Task goal >> Once the line with "Top reg by flops: cnt_r" is found in the entries below, repeat it and each following line exactly, up to and including the line with "Top Registers: cnt_r (156), active_r (1)". Add no other lines.
━━ Source records ━━
`src/mctt_pkg.sv`:
```
// shared types and constants for the multi-channel timeout timer
package mctt_pkg;

  localparam int unsigned CMD_W   = 2;
  localparam int unsigned CHAN_W  = 3;
  localparam int unsigned DELAY_W = 32;
  localparam int unsigned COUNT_W = 26;
  localparam int unsigned MASK_W  = 6;

  localparam logic [COUNT_W-1:0] COUNT_MAX = {COUNT_W{1'b1}};

  // command codes; the fourth code is unused and falls to a default arm
  typedef enum logic [CMD_W-1:0] {
    CMD_SET    = 2'd0,
    CMD_CANCEL = 2'd1,
    CMD_TICK   = 2'd2
  } cmd_t;

  // one decoded operation handed to the counter bank
  typedef struct packed {
    logic               fire;
    cmd_t               cmd;
    logic [CHAN_W-1:0]  channel;
    logic [COUNT_W-1:0] ticks;
  } op_t;

  // what the bank reports for one operation
  typedef struct packed {
    logic [MASK_W-1:0] expired_mask;
    logic              running;
  } res_t;

endpackage

```
`src/mctt_bank.sv`:
```
// bank of countdown registers with the running flag and expiry mask logic
module mctt_bank #(
  parameter int unsigned CHANNELS = 6
) (
  input  logic            clk,
  input  logic            rst_n,
  input  mctt_pkg::op_t   op,
  output mctt_pkg::res_t  res
);
  import mctt_pkg::*;

  logic [COUNT_W-1:0] cnt_r   [CHANNELS];
  logic [COUNT_W-1:0] cnt_nxt [CHANNELS];
  logic               active_r;
  logic               active_nxt;
  logic [CHANNELS-1:0] expire;
  logic [CHANNELS-1:0] left;
  logic [CHANNELS-1:0] busy;
  logic               in_range;
  logic               tick_go;

  assign in_range = 32'(op.channel) < CHANNELS;
  assign tick_go  = op.fire && (op.cmd == CMD_TICK) && active_r;

  for (genvar c = 0; c < CHANNELS; c++) begin : g_lane
    logic hit;
    assign hit     = op.fire && (32'(op.channel) == c);
    assign busy[c] = cnt_r[c] != '0;
    assign expire[c] = tick_go && (cnt_r[c] == COUNT_W'(1));
    assign left[c]   = tick_go && busy[c] && (cnt_r[c] != COUNT_W'(1));

    always_comb begin
      cnt_nxt[c] = cnt_r[c];
      unique case (op.cmd)
        CMD_SET: begin
          if (hit) cnt_nxt[c] = op.ticks;
        end
        CMD_CANCEL: begin
          if (hit) cnt_nxt[c] = '0;
        end
        CMD_TICK: begin
          if (tick_go && busy[c]) cnt_nxt[c] = cnt_r[c] - COUNT_W'(1);
        end
        default: begin
          cnt_nxt[c] = cnt_r[c];
        end
      endcase
    end

    always_ff @(posedge clk) begin
      if (!rst_n) begin
        cnt_r[c] <= '0;
      end else begin
        cnt_r[c] <= cnt_nxt[c];
      end
    end
  end

  always_comb begin
    active_nxt = active_r;
    if (op.fire && (op.cmd == CMD_SET) && in_range) begin
      active_nxt = 1'b1;
    end else if (tick_go && (left == '0)) begin
      active_nxt = 1'b0;
    end
  end

  always_ff @(posedge clk) begin
    if (!rst_n) begin
      active_r <= 1'b0;
    end else begin
      active_r <= active_nxt;
    end
  end

  // channels beyond the mask width count but are not reported
  for (genvar i = 0; i < MASK_W; i++) begin : g_mask
    if (i < CHANNELS) begin : g_on
      assign res.expired_mask[i] = expire[i];
    end else begin : g_off
      assign res.expired_mask[i] = 1'b0;
    end
  end

  assign res.running = active_nxt;

  a_set_starts: assert property (@(posedge clk) disable iff (!rst_n)
    op.fire && (op.cmd == CMD_SET) && in_range |=> active_r)
    else $error("bank not running after an in-range set");

  a_idle_empty: assert property (@(posedge clk) disable iff (!rst_n)
    !active_r |-> (busy == '0))
    else $error("count left nonzero while the bank is stopped");

  a_mask_tick: assert property (@(posedge clk) disable iff (!rst_n)
    (res.expired_mask != '0) |-> tick_go)
    else $error("expiry reported outside a processed tick");

  a_stop_empty: assert property (@(posedge clk) disable iff (!rst_n)
    tick_go && (left == '0) |=> !active_r && (busy == '0))
    else $error("bank kept running after last count expired");

endmodule

```
`config.mk`:
```
export PLATFORM = sky130hd
export DESIGN_NAME = mctt_bank
export DESIGN_NICKNAME = d
export VERILOG_FILES = /design/src/mctt_pkg.sv /design/src/mctt_bank.sv
export SDC_FILE = /design/constraint.sdc
export NUM_CORES = 1
export LEC_CHECK = 0
export ABC_AREA = 1
export BUFFER_PORTS_ARGS = -buffer_cell sky130_fd_sc_hd__clkbuf_2
export CORE_UTILIZATION = 44
export DETAILED_ROUTE_END_ITERATION = 8
export HOLD_SLACK_MARGIN = 0.08
export PLACE_DENSITY = 0.68
export SKIP_CTS_REPAIR_TIMING = 1
export SLEW_MARGIN = 20
export SYNTH_ARGS = -nofsm -noshare
export SYNTH_HDL_FRONTEND = slang
export SYNTH_SLANG_ARGS = --single-unit
```
`constraint.sdc`:
```
create_clock -name clk -period 1.8 [get_ports clk]
set_input_delay 0.27 -clock clk [delete_from_list [all_inputs] [get_ports clk]]
set_output_delay 0.27 -clock clk [all_outputs]
set_load 0.02 [all_outputs]
```
Yosys cells after proc, flatten, opt, wreduce, memory -nomap -nowiden --
Memories as Yosys holds them, arrays and structs flattened. Cells that the tools add are included.
Cells by class: $add $sub $neg 6, $lt $le $gt $ge 1, equal/unequal tests 19, multiplexer cells 34, bitwise logic cells 6, reductions and logical operators 38
Operators by type and width (number):
- 2-to-1 mux 26 bit | 24
- case mux 26 bit (3 select lines) | 6
- == test 26 x 1 -> 1 bit, second input constant | 6
- != test 26 x 1 -> 1 bit, second input constant | 6
- nonzero test 26 bit | 6
- subtractor 26 x 1 -> 26 bit, second input constant | 6
- logical AND 1 bit | 29
- == test 3 x 2 -> 1 bit, second input constant | 2
- == test 3 bit, second input constant | 2
- logical NOT 6 bit | 1
- bitwise OR 1 bit | 6
- 2-to-1 mux 1 bit | 4
- == test 3 x 1 -> 1 bit, second input constant | 1
- logical NOT 3 bit | 1
- < comparator 3 bit, second input constant | 1
- == test 2 x 1 -> 1 bit, second input constant | 1
- == test 2 bit, second input constant | 1
- logical NOT 2 bit | 1
Storage, ports and cells: register bits after elaboration 1, bits in writable memories 156, bits of input ports 34, output and inout bits 7, logic and storage cells 106, memories 1
Memory list:
- cnt_r | words 6, bits a word 26, rd ports 6, clocked after Yosys merged registers in 0, wr ports 6, RTL line mctt_bank.sv:12 | logic [COUNT_W-1:0] cnt_r [CHANNELS];

Depth between registers and ports, before layout --
Gate-level depths: netlist of run 1.
depth after elaboration 9, gate-level depth with buffers 15, mapped depth without buffers 14

Least setup slack after synthesis of run 1 --
No wires, ideal clock.
path kind input port to output port, start input port op[29] in the netlist's numbering, end output port res[0] in the netlist's numbering, arrival 1.673 ns, required time 1.530 ns, slack -0.143 ns, cell stages on the path 15, path buffers 2, cells stage by stage inv_1 > ha_1 > nand2_1 > nor2_2 > buf_4 > nand3_1 > nor2_1 > nand3_1 > nand2_1 > nand2_1 > nor2_1 > nand2_1 > nand2_1 > nand2_1 > buf_4
Between the ends: longest elaborated chain between the ends 9, elaborated cells between the ends (all ways) 22, those cells by class eq/ne: 1; mux: 2; reduce/logical: 19
Ends and longest elaborated chain:
- start, declared | RTL line mctt_bank.sv:7 | input mctt_pkg::op_t op,
- == test 2 bit | RTL line mctt_bank.sv:23 | assign tick_go = op.fire && (op.cmd == CMD_TICK) && active_r;
- logical AND 1 bit (2 in series) | RTL line mctt_bank.sv:23
- logical AND 1 bit (2 in series) | RTL line mctt_bank.sv:30 | assign left[c] = tick_go && busy[c] && (cnt_r[c] != COUNT_W'(1));
- logical NOT 6 bit | RTL line mctt_bank.sv:63 | end else if (tick_go && (left == '0)) begin
- logical AND 1 bit | RTL line mctt_bank.sv:63
- 2-to-1 mux 1 bit | RTL line mctt_bank.sv:63
- 2-to-1 mux 1 bit (*) | RTL line mctt_bank.sv:61 | if (op.fire && (op.cmd == CMD_SET) && in_range) begin
- end, declared | RTL line mctt_bank.sv:8 | output mctt_pkg::res_t res
Every way passes the cells marked *; elsewhere a longest branch is shown, timed or not.

==> results of run 1 <==
## routing by layer
| metal | part of all wire (%) | up-vias | routed length [um] |
|---|---|---|---|
| li1 | - | 6601 | - |
| met1 | 40 | 6361 | 16800 |
| met2 | 45 | 729 | 19200 |
| met3 | 9.4 | 167 | 3950 |
| met4 | 5.4 | 0 | 2260 |
| met5 | 0 | - | 0 |
## power by group
part	switching (mW)	leakage, nW	internal (mW)
combinational	3.18	5.61	2.39
sequential	0.245	1.31	3.80
clock	1.71	0.288	2.08
## stage by stage
step	TNS, ns	setup WS, ns
5_1_grt	-21.73	-0.667
2_1_floorplan	0	0.00535
4_1_cts	-7.37	-0.630
6_report	-13.76	-0.584
3_3_place_gp	-9.20	-0.180
3_5_place_dp	-14.46	-0.252
## area by class of cell
type,count,area [sq um],area share (%)
well taps,324,405,2.53
repair buffers,406,3610,22.5
clock inverters,14,155,0.967
clock buffers,18,429,2.67
multi-input cells,1351,7550,47.0
flip-flops and latches,157,3180,19.8
inverters,186,726,4.52
## flip-flops by register name (all words and copies together) (netlist names)
name	count
active_r	1
cnt_r	156
## synthesized netlist by cell type, types with 3 or more instances
library cell	number	area, sq um
a211oi_1	7	52.6
a211oi_2	17	213
a21oi_1	199	996
a31oi_1	9	56.3
buf_1	4	15.0
buf_2	14	70.1
buf_4	12	90.1
buf_6	13	146
clkbuf_1	23	86.3
clkbuf_2	3	15.0
dfxtp_1	157	3140
ha_1	20	250
inv_1	165	619
inv_2	16	60.1
nand2_1	282	1060
nand2_2	13	81.3
nand2_4	4	45.0
nand3_1	99	495
nand3b_1	7	52.6
nand4_1	23	144
nor2_1	326	1220
nor2_2	23	144
nor2_4	7	78.8
nor3_1	20	100
nor4_1	3	18.8
o211a_1	3	30.0
o21ai_0	197	986
o21ai_1	56	280
o21bai_1	5	37.5
o31ai_1	9	67.6
o41ai_1	3	26.3
xor2_1	4	35.0
## cell families (layout without fill, tap and decap cells)
logic type / count (synthesis) / count (layout) / synth area share [%]
compound gates: 510 / 510 / 25.6
xor+xnor: 4 / 4 / 0.322
fa+ha+maj: 20 / 20 / 2.30
buf+inv: 256 / 624 / 10.5
flops: 157 / 157 / 28.9
simple gates: 817 / 817 / 32.4
## path summary, 6_finish.rpt
path,depth (start not counted),start,end
max,11,cnt_r[1][45]$_SDFFE_PN0P_,res[0]
min,3,op[17],cnt_r[1][43]$_SDFFE_PN0P_
max reg2reg,19,cnt_r[0][0]$_SDFFE_PN0P_,cnt_r[0][17]$_SDFFE_PN0P_
min reg2reg,2,cnt_r[0][12]$_SDFFE_PN0P_,cnt_r[0][12]$_SDFFE_PN0P_
## layout by cell type (no fill, tap or decap), drive strengths merged
cell	count
a211oi	24
a21boi	1
a21o	1
a21oi	200
a31o	1
a31oi	9
and2	2
and3	1
buf	369
bufinv	2
clkbuf	55
clkinv	6
clkinvlp	1
dfxtp	157
ha	20
inv	191
nand2	299
nand3	99
nand3b	7
nand4	24
nor2	357
nor3	21
nor3b	1
nor4	3
o211a	3
o211ai	1
o21ai	253
o21bai	5
o31ai	9
o41ai	3
or2	3
xor2	4
## worst reg2reg max path, stage by stage, from the launching register on
cell,delay (ns)
dfxtp_2,0.33
inv_2,0.08
ha_4,0.15
inv_4,0.04
nor2_4,0.08
nand2_2,0.08
nor2_4,0.13
nand2_2,0.09
buf_6,0.12
buf_6,0.10
buf_6,0.10
buf_6,0.10
buf_6,0.10
buf_6,0.10
nand2_4,0.06
nand2_4,0.06
nand2_8,0.12
clkbuf_16,0.18
nor2_1,0.07
a211oi_2,0.15
==> out/results.txt, run 1 <==
status: complete, but fails checks
failing checks: negative setup slack
busiest layer in global routing: met2
worst rel slew slack: 61.1%
Pins Over Slew Limit: 0
Cells after DPL: 2380
Ys Warns: 0
vias in the first global route: 12300
met1 usage in global routing: 39.0%
die height: 159 um
met2 Use GR: 50.1%
via count: 13900
Routed Antenna Nets: 0
Pleak: 7.21 nW
clk sinks: 157
grt ovf: 0
Final Cycle Share: 132%
Fmax achieved: 0.419 GHz
WL/cell: 17.2 um
crit start category: flip-flop
clk_skew: 0.0154 ns
pin slew with the least headroom to its limit: 0.583 ns
total length of routed wires: 42200 um
Critical Path Max Stage Delay: 0.33 ns
CP Max Fanout: 2
GRT Total Usage: 30.2%
Buf/Inv on CP: 2
# Max-Cap Violations: 0
Power Dens Cells: 835 nW/um^2
RSZ-0062 raised after global routing: yes
Hold/Removal Path Class: input port to flip-flop
met3 GRT Util: 4.38%
# diodes: 0
first-pass GRT wire length: 61300 um
count of input and output buffers: 40
DR iter-0 viols: 1382
nets@finish: 2173
final-layout fill cell count: 1939
slowest CP cell: dfxtp_1
vias per inst: 5.64
Die Wd: 159 um
H-tree levels: 4
Final Cell Area: 16000 sq um
CTS max path bufs: 2
drt pass-1 iters: 8
DPL Wire Length: 28000 um
Peak VDD IR: 0.000551 V
critical path start-end classification: flip-flop to output port
post-layout util: 66.0%
layout cells sized above 1: 34.7%
# DRC: 0
final worst setup slack: -0.584 ns
die area: 25400 sq um
fin cells: 2456
WP data arrival: 2.11 ns
worst reg-to-reg setup slack: -0.52 ns
syn avg cell area: 6.18 sq um
CORE AREA: 24300 sq um
Hold Vio Cnt, Final: 0
global placement routability congestion: 0.943
Initial Util: 44.8%
commonest register cell after synthesis: dfxtp_1
Clock Tree Root: clkbuf_16
largest net degree at the start of global routing: 57
Worst-Skew Late Latency: 0.44 ns
Final setup viols: 41
Synth async-reset ratio: 0%
CP top delay family: simple AND/OR/NAND/NOR gates
Inserted Clock Buffers: 17
WHS: 0.169 ns
CTS tree: done
Gate Count Post-Synth: 1764
Seq cells post-synth: 157
EDFF count, synth: 0
initial antenna violation count: 0
crit path cell chain: nor2_2 -> nand3_2 -> nor2_4 -> nand4_1 -> nand3_1 -> nand2_1 -> inv_1 -> nand2_1 -> nand2_2 -> nand2_2 -> buf_6
CP endpoint kind: output port
IO Count: 41
Layout area overhead: 47.3%
Mapped Nets: 1818
Mapped Area: 10900 sq um
WP data required: 1.53 ns
sequential area share after synthesis: 28.9%
clock transition at the registers of the reported paths: 0.07 ns
Total Power: 13.4 mW
post-synth cell types: 49
FP Rows: 57
minimum clock period: 2.38 ns
Placed Area: 13900 sq um
Note: power is estimated with default switching activity, not from simulation.
==> inputs of run 2 (changes only) <==
--- a/config.mk
+++ b/config.mk
@@ -11,7 +11,9 @@
 export DETAILED_ROUTE_END_ITERATION = 8
 export HOLD_SLACK_MARGIN = 0.08
 export PLACE_DENSITY = 0.68
+export SETUP_SLACK_MARGIN = 0.02
 export SKIP_CTS_REPAIR_TIMING = 1
+export SKIP_LAST_GASP = 1
 export SLEW_MARGIN = 20
 export SYNTH_ARGS = -nofsm -noshare
 export SYNTH_HDL_FRONTEND = slang
==> out/results.txt, run 2 (synthesis gave the netlist of run 1 again) <==
total length of routed wires: 44000 um
Placed Area: 14000 sq um
commonest non-fill, non-tap cell in the layout: buf_4
pin slew with the least headroom to its limit: 0.533 ns
WP data arrival: 2.05 ns
worst r2r dst: cnt_r[0][19]$_SDFFE_PN0P_
Final setup viols: 53
Power Dens Cells: 854 nW/um^2
nets@finish: 2189
final-layout fill cell count: 1963
Die Wd: 159 um
Pleak: 7.31 nW
Layout area overhead: 49.0%
RSZ-0062 raised after global routing: yes
met2 Use GR: 50.9%
# Max-Cap Violations: 0
global placement routability congestion: 0.938
DPL Wire Length: 29000 um
Routed Antenna Nets: 0
Worst-Skew Late Latency: 0.44 ns
Cells after DPL: 2401
Net Sw Frac: 37.5%
grt ovf: 0
Worst Setup EP: res[0]
post-layout util: 66.7%
IO Count: 41
Reg area: 3170 sq um
vias per inst: 5.72
worst reg-to-reg setup slack: -0.12 ns
die height: 159 um
met1 usage in global routing: 39.9%
Peak VDD IR: 0.000537 V
DR iter-0 viols: 1548
# diodes: 0
clock transition at the registers of the reported paths: 0.07 ns
Cell Int Power: 8.67 mW
Seq pwr share: 29.2%
CORE AREA: 24300 sq um
worst rel slew slack: 64.4%
Worst R2R Start: cnt_r[0][1]$_SDFFE_PN0P_
combinational power share: 41.1%
crit path cell chain: nor2_1 -> nand2_1 -> nor3_2 -> nand2_1 -> nand3_2 -> nand2_2 -> nor2_1 -> nand2_1 -> nand2_2 -> nand2_2 -> buf_6
WP data required: 1.53 ns
count of input and output buffers: 40
NetSw: 5.20 mW
critical path start-end classification: flip-flop to output port
H-tree levels: 4
Top reg by flops: cnt_r
Clock Tree Root: clkbuf_16
Total Power: 13.9 mW
CTS tree: done
Hold Vio Cnt, Final: 0
CP endpoint kind: output port
crit start category: flip-flop
first-pass GRT wire length: 62600 um
R2R cell count: 15
drt pass-1 iters: 6
Final Cell Area: 16200 sq um
Fmax achieved: 0.431 GHz
FP Rows: 57
busiest layer in global routing: met2
most frequent cells in the layout: buf_4, nor2_1, nand2_1
Critical Path Source: cnt_r[0][20]$_SDFFE_PN0P_
fin cells: 2472
vias in the first global route: 12500
CTS max path bufs: 2
Hold/Removal Path Class: input port to flip-flop
status: complete, but fails checks
WHS: 0.175 ns
# DRC: 0
GRT Total Usage: 31.0%
minimum clock period: 2.32 ns
Final Cycle Share: 129%
via count: 14100
slowest CP cell: dfxtp_1
max reg flops: 156
Inserted Clock Buffers: 17
failing checks: negative setup slack
die area: 25400 sq um
clk sinks: 157
met3 GRT Util: 5.11%
CP Max Fanout: 2
clk_skew: 0.0124 ns
layout cells sized above 1: 36.2%
area of the multi-input gates: 7620 sq um
final worst setup slack: -0.521 ns
Clk network pwr share: 29.7%
largest net degree at the start of global routing: 42
Initial Util: 44.8%
Pins Over Slew Limit: 0
Critical Path Max Stage Delay: 0.31 ns
WL/cell: 17.8 um
initial antenna violation count: 0
Top Registers: cnt_r (156), active_r (1)
[run 2: changes by cell type in the layout (fill, tap and decap cells not counted), moves of 6 or more]
cell	previous run	this run
nand3_2	13	22
o21ai_1	69	60
nor2_1	262	254
nor2_2	50	62
buf_4	300	332
buf_6	34	21
o21ai_0	158	165
dfxtp_1	130	136
nand3_1	82	74
[run 2: critical path, delay by kind of cell, from the launching register on]
kind | cells | cell delay [ns]
flops | 1 | 0.31
simple gates | 10 | 1.16
buf+inv | 1 | 0.14
[run 2: routing by layer]
metal | share of wire [%] | wire length (um)
met1 | 40 | 17600
met2 | 46 | 20300
met3 | 9.3 | 4090
met4 | 4.8 | 2090
met5 | 0 | 0
[run 2: worst min-delay path by stage]
| stage | from | end | slack [ns] | depth (start not counted) |
|---|---|---|---|---|
| floorplan | cnt_r[0][12]$_SDFFE_PN0P_ | cnt_r[0][12]$_SDFFE_PN0P_ | 0.45 | 2 |
| global placement | cnt_r[0][12]$_SDFFE_PN0P_ | cnt_r[0][12]$_SDFFE_PN0P_ | 0.46 | 2 |
| detailed placement | cnt_r[0][12]$_SDFFE_PN0P_ | cnt_r[0][12]$_SDFFE_PN0P_ | 0.47 | 2 |
| CTS | rst_n | cnt_r[2][25]$_SDFFE_PN0P_ | 0.18 | 3 |
| global route | rst_n | cnt_r[2][16]$_SDFFE_PN0P_ | 0.18 | 3 |
| finish | rst_n | cnt_r[2][25]$_SDFFE_PN0P_ | 0.17 | 3 |
[run 2: final cells by class]
type | count | area share, %
sequential | 157 | 19.5
tap | 324 | 2.50
clock inverter | 13 | 1.23
inverter | 186 | 4.56
clock buffer | 19 | 2.79
multi-input combinational | 1351 | 46.9
timing repair buffer | 421 | 22.4
timing repair inverter | 1 | 0.0540
[run 2: power by group through the flow]
stage	registers (mW)	logic, mW	clock network [mW]
5_1_grt	4.08	6.12	4.23
2_1_floorplan	4.10	2.52	0
3_3_place_gp	4.05	4.56	0
3_5_place_dp	4.06	4.65	0
6_report	4.04	5.70	4.12
4_1_cts	3.98	4.68	4.13
[run 2: per-stage QoR]
stage                     setup WS [ns]  setup TNS, ns
after global placement           -0.197         -16.05
final                            -0.521          -4.36
after floorplan                  0.0225              0
after global routing             -0.613          -9.49
after detailed placement         -0.268         -22.44
after CTS                        -0.641         -10.96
━━━
Written response >>
Top reg by flops: cnt_r
Clock Tree Root: clkbuf_16
Total Power: 13.9 mW
CTS tree: done
Hold Vio Cnt, Final: 0
CP endpoint kind: output port
crit start category: flip-flop
first-pass GRT wire length: 62600 um
R2R cell count: 15
drt pass-1 iters: 6
Final Cell Area: 16200 sq um
Fmax achieved: 0.431 GHz
FP Rows: 57
busiest layer in global routing: met2
most frequent cells in the layout: buf_4, nor2_1, nand2_1
Critical Path Source: cnt_r[0][20]$_SDFFE_PN0P_
fin cells: 2472
vias in the first global route: 12500
CTS max path bufs: 2
Hold/Removal Path Class: input port to flip-flop
status: complete, but fails checks
WHS: 0.175 ns
# DRC: 0
GRT Total Usage: 31.0%
minimum clock period: 2.32 ns
Final Cycle Share: 129%
via count: 14100
slowest CP cell: dfxtp_1
max reg flops: 156
Inserted Clock Buffers: 17
failing checks: negative setup slack
die area: 25400 sq um
clk sinks: 157
met3 GRT Util: 5.11%
CP Max Fanout: 2
clk_skew: 0.0124 ns
layout cells sized above 1: 36.2%
area of the multi-input gates: 7620 sq um
final worst setup slack: -0.521 ns
Clk network pwr share: 29.7%
largest net degree at the start of global routing: 42
Initial Util: 44.8%
Pins Over Slew Limit: 0
Critical Path Max Stage Delay: 0.31 ns
WL/cell: 17.8 um
initial antenna violation count: 0
Top Registers: cnt_r (156), active_r (1)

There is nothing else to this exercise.